Items listed in a dataset:
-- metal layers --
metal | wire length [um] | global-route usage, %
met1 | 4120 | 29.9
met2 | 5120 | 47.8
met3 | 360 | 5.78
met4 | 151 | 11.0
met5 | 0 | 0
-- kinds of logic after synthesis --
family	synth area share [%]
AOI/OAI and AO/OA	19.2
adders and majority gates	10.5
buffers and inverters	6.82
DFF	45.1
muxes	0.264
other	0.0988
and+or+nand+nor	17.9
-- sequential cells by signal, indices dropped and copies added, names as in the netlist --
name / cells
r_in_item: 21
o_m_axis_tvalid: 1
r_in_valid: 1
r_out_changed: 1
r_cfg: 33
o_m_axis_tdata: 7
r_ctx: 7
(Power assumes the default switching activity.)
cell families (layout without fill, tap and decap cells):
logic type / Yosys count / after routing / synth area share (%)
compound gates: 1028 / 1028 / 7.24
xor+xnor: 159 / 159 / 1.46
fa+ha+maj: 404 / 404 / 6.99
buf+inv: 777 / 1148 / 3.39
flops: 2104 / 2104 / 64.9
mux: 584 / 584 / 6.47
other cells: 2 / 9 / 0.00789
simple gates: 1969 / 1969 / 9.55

* * *

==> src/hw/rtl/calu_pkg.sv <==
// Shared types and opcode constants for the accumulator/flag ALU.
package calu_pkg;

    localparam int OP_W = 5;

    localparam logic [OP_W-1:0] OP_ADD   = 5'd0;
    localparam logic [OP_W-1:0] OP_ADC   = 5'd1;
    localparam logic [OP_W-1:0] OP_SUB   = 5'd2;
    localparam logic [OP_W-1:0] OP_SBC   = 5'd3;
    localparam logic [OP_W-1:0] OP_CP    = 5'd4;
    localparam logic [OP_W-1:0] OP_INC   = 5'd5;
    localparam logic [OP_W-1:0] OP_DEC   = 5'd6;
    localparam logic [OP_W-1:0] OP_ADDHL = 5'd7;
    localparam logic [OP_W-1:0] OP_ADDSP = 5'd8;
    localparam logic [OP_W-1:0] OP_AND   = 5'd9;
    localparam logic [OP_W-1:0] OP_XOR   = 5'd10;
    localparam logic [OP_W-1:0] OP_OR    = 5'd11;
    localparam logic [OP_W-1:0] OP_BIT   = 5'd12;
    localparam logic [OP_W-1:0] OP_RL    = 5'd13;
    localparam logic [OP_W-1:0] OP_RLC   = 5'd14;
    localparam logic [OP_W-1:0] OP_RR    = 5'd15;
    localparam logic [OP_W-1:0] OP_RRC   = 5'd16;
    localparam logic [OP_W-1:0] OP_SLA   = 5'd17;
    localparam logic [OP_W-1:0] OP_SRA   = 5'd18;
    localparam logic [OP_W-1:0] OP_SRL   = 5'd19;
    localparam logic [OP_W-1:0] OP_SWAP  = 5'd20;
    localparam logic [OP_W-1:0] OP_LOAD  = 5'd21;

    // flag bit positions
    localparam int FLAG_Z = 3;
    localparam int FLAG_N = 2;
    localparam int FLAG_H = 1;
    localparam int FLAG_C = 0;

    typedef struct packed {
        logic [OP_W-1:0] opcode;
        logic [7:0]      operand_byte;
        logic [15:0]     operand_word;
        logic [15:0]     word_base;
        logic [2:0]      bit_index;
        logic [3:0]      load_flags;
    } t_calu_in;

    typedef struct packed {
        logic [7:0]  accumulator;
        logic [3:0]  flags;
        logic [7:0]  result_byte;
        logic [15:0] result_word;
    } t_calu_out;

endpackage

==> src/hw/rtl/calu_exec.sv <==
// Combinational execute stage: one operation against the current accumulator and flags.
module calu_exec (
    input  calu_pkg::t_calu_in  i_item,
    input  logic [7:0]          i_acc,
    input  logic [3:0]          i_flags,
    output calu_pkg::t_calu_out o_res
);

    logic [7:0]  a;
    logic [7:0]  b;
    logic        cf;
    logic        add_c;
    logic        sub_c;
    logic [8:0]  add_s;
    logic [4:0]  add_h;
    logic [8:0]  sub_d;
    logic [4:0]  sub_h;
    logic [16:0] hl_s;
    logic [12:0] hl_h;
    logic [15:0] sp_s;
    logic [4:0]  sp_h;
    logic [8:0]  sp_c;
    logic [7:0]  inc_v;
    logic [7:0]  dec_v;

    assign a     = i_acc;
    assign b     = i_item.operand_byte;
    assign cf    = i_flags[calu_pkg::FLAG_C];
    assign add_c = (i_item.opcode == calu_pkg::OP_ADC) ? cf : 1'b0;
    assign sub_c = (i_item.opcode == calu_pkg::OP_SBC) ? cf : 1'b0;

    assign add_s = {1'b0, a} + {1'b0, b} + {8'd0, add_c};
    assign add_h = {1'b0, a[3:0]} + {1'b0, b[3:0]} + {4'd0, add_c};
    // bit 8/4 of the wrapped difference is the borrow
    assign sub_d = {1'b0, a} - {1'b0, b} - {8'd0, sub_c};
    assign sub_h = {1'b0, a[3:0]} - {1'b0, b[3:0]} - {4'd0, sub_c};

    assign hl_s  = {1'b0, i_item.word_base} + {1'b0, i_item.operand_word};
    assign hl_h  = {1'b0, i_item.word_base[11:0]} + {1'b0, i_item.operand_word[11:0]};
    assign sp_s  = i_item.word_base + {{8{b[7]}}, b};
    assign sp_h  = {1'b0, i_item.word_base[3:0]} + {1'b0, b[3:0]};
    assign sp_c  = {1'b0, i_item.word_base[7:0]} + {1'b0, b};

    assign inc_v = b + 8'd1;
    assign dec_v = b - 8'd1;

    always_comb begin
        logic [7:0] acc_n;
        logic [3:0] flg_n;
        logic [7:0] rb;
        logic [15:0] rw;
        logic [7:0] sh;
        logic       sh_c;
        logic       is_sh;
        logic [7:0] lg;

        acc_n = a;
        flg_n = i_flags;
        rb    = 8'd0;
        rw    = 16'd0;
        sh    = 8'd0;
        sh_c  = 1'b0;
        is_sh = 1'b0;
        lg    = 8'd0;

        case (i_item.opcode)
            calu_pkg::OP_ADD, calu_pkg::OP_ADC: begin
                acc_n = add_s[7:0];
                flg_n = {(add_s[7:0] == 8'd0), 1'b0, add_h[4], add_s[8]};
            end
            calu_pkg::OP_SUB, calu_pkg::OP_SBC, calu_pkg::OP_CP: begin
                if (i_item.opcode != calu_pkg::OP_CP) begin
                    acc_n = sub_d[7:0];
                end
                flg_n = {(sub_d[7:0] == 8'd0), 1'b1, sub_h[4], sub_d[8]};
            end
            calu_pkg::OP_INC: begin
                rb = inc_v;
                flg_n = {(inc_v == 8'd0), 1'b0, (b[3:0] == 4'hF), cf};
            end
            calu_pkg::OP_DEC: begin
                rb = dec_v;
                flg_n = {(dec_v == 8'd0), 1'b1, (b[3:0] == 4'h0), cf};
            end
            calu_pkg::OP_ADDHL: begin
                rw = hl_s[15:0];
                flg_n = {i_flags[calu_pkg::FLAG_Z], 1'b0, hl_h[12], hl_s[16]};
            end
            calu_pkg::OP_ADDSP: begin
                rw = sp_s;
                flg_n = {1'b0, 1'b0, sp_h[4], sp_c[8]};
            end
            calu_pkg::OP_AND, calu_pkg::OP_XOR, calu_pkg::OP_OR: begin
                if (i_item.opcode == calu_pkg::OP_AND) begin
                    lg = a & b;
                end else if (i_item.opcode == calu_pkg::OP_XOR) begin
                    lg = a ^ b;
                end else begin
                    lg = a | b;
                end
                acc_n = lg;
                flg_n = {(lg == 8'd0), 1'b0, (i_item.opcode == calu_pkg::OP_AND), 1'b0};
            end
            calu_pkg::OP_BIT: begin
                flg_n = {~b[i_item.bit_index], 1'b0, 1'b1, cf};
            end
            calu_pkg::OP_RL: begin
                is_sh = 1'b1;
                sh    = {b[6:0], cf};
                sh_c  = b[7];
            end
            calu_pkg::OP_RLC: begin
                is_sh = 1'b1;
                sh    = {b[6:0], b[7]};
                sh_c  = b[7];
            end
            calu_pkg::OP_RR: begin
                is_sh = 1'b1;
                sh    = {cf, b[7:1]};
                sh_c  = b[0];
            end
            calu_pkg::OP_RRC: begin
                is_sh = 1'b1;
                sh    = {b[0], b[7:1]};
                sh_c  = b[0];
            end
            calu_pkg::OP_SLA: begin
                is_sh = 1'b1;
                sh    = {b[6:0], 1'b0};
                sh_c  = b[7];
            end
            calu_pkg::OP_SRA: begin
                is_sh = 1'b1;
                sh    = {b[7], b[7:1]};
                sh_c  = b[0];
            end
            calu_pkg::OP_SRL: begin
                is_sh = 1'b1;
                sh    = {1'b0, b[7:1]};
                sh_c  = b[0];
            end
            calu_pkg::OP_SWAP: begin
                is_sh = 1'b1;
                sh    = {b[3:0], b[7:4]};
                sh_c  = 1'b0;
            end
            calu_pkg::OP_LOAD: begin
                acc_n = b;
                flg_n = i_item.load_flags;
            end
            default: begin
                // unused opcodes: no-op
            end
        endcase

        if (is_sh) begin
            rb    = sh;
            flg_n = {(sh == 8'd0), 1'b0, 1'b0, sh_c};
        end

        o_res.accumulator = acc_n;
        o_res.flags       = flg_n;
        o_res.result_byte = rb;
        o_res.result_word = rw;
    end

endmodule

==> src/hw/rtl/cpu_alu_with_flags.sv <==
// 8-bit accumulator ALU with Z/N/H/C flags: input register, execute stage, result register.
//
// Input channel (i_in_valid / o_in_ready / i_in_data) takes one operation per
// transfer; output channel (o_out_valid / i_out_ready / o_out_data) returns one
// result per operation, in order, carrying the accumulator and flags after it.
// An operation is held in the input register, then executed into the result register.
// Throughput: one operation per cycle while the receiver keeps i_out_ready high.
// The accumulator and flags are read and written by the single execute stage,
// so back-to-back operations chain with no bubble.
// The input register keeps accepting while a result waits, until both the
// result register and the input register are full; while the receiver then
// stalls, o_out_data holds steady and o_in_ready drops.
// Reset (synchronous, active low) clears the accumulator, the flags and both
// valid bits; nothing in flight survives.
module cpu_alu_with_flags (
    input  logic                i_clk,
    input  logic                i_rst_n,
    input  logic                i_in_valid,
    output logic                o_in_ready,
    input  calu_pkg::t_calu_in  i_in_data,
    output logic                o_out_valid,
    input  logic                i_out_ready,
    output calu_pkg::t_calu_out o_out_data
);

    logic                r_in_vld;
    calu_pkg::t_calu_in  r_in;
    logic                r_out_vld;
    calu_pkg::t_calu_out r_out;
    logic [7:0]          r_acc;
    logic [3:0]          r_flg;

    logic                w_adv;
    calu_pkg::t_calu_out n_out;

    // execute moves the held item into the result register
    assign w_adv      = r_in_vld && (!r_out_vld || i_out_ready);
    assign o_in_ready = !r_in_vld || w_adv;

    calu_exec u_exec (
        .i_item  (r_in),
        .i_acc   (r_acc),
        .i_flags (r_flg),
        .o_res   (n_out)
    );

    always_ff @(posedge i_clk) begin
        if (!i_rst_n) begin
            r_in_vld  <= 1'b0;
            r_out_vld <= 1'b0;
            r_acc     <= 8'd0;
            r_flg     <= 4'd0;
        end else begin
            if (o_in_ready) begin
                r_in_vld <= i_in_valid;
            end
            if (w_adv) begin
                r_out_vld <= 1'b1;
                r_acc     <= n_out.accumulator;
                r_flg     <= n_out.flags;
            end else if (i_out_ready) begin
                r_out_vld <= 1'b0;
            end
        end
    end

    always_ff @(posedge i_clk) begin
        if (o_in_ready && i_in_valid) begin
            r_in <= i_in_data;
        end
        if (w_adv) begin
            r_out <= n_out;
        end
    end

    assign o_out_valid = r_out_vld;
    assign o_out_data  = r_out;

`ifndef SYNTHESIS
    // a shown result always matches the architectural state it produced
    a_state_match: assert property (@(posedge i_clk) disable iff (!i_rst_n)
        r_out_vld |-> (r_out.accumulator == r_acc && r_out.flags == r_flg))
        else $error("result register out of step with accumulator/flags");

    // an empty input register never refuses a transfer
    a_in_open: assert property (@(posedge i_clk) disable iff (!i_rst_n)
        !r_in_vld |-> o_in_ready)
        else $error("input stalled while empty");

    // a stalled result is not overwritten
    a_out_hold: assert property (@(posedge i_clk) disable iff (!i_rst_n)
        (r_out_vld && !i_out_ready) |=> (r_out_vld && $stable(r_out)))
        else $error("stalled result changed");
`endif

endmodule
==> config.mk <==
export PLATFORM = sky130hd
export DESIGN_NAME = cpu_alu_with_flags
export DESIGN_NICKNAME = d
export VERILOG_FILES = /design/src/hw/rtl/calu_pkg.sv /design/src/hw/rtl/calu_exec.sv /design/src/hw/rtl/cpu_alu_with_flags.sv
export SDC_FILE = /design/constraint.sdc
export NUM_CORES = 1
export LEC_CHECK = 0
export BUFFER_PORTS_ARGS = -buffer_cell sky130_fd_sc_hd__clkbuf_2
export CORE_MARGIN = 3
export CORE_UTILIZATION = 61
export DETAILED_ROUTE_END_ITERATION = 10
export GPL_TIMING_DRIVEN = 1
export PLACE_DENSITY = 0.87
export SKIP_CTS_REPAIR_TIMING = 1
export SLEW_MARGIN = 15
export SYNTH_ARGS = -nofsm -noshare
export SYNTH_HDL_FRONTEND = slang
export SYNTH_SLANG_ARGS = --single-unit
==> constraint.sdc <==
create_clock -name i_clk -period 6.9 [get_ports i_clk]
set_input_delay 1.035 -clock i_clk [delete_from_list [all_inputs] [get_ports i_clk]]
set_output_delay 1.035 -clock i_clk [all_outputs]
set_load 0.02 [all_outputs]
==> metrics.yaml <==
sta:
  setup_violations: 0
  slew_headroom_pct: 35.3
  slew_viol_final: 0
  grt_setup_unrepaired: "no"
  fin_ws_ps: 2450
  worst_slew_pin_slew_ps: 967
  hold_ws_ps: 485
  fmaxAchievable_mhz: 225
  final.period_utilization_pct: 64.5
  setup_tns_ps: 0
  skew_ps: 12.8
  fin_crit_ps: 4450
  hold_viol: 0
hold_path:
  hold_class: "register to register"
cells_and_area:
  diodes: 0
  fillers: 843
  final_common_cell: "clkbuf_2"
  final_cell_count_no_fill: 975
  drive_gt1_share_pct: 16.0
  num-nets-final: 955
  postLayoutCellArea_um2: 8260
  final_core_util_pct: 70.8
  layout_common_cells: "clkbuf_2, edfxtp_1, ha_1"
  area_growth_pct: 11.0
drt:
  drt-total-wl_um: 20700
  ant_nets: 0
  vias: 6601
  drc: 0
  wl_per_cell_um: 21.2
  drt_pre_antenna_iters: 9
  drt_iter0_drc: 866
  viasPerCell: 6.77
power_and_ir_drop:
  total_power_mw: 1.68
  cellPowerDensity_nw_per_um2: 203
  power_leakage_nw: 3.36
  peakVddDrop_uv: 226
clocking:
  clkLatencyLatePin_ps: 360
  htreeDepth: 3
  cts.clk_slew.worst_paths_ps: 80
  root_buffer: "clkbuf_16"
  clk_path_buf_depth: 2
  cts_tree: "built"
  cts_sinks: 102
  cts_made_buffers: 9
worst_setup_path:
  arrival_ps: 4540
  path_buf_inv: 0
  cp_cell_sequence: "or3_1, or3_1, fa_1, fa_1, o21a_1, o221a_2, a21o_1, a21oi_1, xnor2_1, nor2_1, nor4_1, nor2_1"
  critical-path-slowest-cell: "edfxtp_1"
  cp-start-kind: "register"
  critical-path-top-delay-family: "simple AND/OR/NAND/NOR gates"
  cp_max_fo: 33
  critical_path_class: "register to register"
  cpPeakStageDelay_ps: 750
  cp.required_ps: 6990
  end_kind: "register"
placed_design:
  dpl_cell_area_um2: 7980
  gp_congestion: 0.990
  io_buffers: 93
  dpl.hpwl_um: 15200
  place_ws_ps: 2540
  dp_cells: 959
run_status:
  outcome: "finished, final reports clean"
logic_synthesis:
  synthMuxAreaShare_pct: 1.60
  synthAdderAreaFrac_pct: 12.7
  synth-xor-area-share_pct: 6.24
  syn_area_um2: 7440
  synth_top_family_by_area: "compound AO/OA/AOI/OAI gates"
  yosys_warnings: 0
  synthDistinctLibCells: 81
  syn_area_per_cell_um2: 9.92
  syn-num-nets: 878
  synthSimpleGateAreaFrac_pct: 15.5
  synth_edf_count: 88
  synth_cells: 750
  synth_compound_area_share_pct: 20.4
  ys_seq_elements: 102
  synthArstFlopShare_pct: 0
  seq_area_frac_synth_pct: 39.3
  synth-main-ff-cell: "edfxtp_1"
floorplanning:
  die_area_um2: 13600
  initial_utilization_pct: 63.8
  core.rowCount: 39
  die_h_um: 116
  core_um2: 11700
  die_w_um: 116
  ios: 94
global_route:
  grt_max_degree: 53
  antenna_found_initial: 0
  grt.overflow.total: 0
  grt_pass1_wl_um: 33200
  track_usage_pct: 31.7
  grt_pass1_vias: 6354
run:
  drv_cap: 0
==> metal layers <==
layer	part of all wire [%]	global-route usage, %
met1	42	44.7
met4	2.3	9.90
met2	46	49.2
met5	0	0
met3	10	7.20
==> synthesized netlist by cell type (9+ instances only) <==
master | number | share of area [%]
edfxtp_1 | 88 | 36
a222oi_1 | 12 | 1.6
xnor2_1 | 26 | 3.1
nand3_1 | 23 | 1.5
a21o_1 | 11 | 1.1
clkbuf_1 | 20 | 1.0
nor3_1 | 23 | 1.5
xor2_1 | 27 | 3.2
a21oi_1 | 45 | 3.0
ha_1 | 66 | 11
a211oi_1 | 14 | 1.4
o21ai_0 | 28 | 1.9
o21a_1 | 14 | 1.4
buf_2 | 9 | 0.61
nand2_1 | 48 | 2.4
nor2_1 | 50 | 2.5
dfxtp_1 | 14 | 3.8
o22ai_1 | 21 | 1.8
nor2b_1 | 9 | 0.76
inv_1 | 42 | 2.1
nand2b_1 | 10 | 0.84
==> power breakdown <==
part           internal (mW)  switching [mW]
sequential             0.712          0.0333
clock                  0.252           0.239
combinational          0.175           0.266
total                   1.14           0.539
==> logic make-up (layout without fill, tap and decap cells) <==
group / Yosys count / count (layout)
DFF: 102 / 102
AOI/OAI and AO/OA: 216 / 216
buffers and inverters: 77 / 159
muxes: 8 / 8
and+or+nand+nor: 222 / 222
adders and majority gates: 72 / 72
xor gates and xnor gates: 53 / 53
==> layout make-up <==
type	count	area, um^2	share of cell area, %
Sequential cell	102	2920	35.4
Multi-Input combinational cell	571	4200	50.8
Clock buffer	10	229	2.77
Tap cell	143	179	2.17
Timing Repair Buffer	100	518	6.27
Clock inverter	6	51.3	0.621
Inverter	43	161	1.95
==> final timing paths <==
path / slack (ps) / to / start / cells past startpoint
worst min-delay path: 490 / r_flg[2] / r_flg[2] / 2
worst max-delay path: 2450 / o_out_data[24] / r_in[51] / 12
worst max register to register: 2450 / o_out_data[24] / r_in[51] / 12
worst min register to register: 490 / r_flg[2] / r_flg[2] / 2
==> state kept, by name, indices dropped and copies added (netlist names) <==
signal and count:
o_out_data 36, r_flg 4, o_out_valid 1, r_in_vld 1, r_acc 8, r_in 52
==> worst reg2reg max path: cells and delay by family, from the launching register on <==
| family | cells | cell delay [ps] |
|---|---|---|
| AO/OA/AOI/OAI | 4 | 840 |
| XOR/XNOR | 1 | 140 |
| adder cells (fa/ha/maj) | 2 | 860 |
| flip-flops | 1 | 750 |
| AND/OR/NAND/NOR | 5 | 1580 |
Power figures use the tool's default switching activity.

...

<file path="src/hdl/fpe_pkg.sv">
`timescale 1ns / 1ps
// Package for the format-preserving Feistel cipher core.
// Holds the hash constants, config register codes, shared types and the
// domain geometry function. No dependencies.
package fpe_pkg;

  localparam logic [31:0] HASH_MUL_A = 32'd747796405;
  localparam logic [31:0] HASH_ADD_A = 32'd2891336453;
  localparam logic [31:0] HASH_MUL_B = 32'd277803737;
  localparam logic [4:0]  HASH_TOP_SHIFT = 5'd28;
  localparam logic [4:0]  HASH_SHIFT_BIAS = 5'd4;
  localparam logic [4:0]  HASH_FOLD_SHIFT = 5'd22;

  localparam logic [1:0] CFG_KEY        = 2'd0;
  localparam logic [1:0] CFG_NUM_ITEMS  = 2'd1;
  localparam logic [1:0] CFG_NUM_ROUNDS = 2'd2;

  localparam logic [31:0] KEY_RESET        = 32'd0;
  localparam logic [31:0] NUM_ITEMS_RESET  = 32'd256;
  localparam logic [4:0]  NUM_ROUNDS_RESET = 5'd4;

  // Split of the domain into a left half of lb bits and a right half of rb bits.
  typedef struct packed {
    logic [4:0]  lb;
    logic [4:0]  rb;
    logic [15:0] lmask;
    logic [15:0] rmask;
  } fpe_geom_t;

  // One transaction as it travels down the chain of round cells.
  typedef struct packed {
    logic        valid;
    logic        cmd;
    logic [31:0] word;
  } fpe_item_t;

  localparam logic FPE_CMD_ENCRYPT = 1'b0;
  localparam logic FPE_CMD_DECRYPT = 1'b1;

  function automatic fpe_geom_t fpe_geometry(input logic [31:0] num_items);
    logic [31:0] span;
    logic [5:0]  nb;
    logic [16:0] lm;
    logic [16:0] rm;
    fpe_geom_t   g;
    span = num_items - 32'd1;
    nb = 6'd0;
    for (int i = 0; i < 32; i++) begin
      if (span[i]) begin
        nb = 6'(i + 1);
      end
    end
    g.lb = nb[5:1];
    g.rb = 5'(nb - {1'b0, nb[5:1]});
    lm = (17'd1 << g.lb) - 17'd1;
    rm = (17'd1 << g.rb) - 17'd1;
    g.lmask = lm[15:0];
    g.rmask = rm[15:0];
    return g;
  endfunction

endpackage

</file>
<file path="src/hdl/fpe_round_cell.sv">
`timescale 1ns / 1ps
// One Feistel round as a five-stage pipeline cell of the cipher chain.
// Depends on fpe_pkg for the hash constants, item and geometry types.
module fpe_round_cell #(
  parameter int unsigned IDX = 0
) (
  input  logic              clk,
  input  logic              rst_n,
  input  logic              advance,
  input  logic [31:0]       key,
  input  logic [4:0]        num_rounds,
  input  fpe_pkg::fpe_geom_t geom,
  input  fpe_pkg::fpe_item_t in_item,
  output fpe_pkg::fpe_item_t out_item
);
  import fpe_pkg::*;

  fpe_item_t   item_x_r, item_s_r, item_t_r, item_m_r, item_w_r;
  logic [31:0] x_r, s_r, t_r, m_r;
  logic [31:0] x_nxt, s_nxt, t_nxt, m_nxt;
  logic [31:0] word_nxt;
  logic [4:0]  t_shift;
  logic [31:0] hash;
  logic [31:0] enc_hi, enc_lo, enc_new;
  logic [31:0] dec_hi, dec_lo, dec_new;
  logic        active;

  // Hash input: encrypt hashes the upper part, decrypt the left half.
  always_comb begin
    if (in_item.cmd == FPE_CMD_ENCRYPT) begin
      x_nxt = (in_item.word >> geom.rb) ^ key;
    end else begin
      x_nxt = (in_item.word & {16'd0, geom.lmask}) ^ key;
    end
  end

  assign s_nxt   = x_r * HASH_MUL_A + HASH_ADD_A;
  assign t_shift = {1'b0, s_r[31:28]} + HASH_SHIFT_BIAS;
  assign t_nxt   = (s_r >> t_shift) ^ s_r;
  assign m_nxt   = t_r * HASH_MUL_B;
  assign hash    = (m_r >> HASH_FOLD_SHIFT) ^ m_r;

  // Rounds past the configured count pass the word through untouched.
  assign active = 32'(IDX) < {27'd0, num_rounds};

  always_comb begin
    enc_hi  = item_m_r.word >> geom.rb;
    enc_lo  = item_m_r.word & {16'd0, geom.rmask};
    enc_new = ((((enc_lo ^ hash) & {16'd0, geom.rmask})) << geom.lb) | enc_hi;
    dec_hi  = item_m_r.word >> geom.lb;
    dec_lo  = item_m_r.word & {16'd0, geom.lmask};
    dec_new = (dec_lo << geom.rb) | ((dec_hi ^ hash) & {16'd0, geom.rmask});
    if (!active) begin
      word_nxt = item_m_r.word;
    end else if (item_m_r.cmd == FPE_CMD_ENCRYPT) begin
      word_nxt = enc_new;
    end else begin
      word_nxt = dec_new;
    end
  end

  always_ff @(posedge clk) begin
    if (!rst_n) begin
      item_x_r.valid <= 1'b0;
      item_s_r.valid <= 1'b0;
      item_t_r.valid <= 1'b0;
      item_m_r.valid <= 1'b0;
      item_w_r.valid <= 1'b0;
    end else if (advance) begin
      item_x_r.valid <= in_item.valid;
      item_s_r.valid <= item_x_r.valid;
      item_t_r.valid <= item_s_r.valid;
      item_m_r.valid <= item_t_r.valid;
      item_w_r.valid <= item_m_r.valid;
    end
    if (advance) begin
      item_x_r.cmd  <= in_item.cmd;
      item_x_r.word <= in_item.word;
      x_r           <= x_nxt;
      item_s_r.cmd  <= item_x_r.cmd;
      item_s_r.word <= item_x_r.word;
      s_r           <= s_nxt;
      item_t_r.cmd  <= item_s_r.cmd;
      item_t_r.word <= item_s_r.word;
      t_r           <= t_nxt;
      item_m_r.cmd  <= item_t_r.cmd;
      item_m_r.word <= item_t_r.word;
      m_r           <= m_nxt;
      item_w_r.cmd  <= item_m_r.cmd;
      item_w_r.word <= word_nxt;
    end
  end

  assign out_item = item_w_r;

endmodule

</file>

* **Task instructions**
From the line that has "-- metal layers" through the line that has "mux: 584 / 584 / 6.47", copy every line exactly as it appears above, and leave out all others.

* **Written solution**
-- metal layers --
metal | wire length [um] | global-route usage, %
met1 | 4120 | 29.9
met2 | 5120 | 47.8
met3 | 360 | 5.78
met4 | 151 | 11.0
met5 | 0 | 0
-- kinds of logic after synthesis --
family	synth area share [%]
AOI/OAI and AO/OA	19.2
adders and majority gates	10.5
buffers and inverters	6.82
DFF	45.1
muxes	0.264
other	0.0988
and+or+nand+nor	17.9
-- sequential cells by signal, indices dropped and copies added, names as in the netlist --
name / cells
r_in_item: 21
o_m_axis_tvalid: 1
r_in_valid: 1
r_out_changed: 1
r_cfg: 33
o_m_axis_tdata: 7
r_ctx: 7
(Power assumes the default switching activity.)
cell families (layout without fill, tap and decap cells):
logic type / Yosys count / after routing / synth area share (%)
compound gates: 1028 / 1028 / 7.24
xor+xnor: 159 / 159 / 1.46
fa+ha+maj: 404 / 404 / 6.99
buf+inv: 777 / 1148 / 3.39
flops: 2104 / 2104 / 64.9
mux: 584 / 584 / 6.47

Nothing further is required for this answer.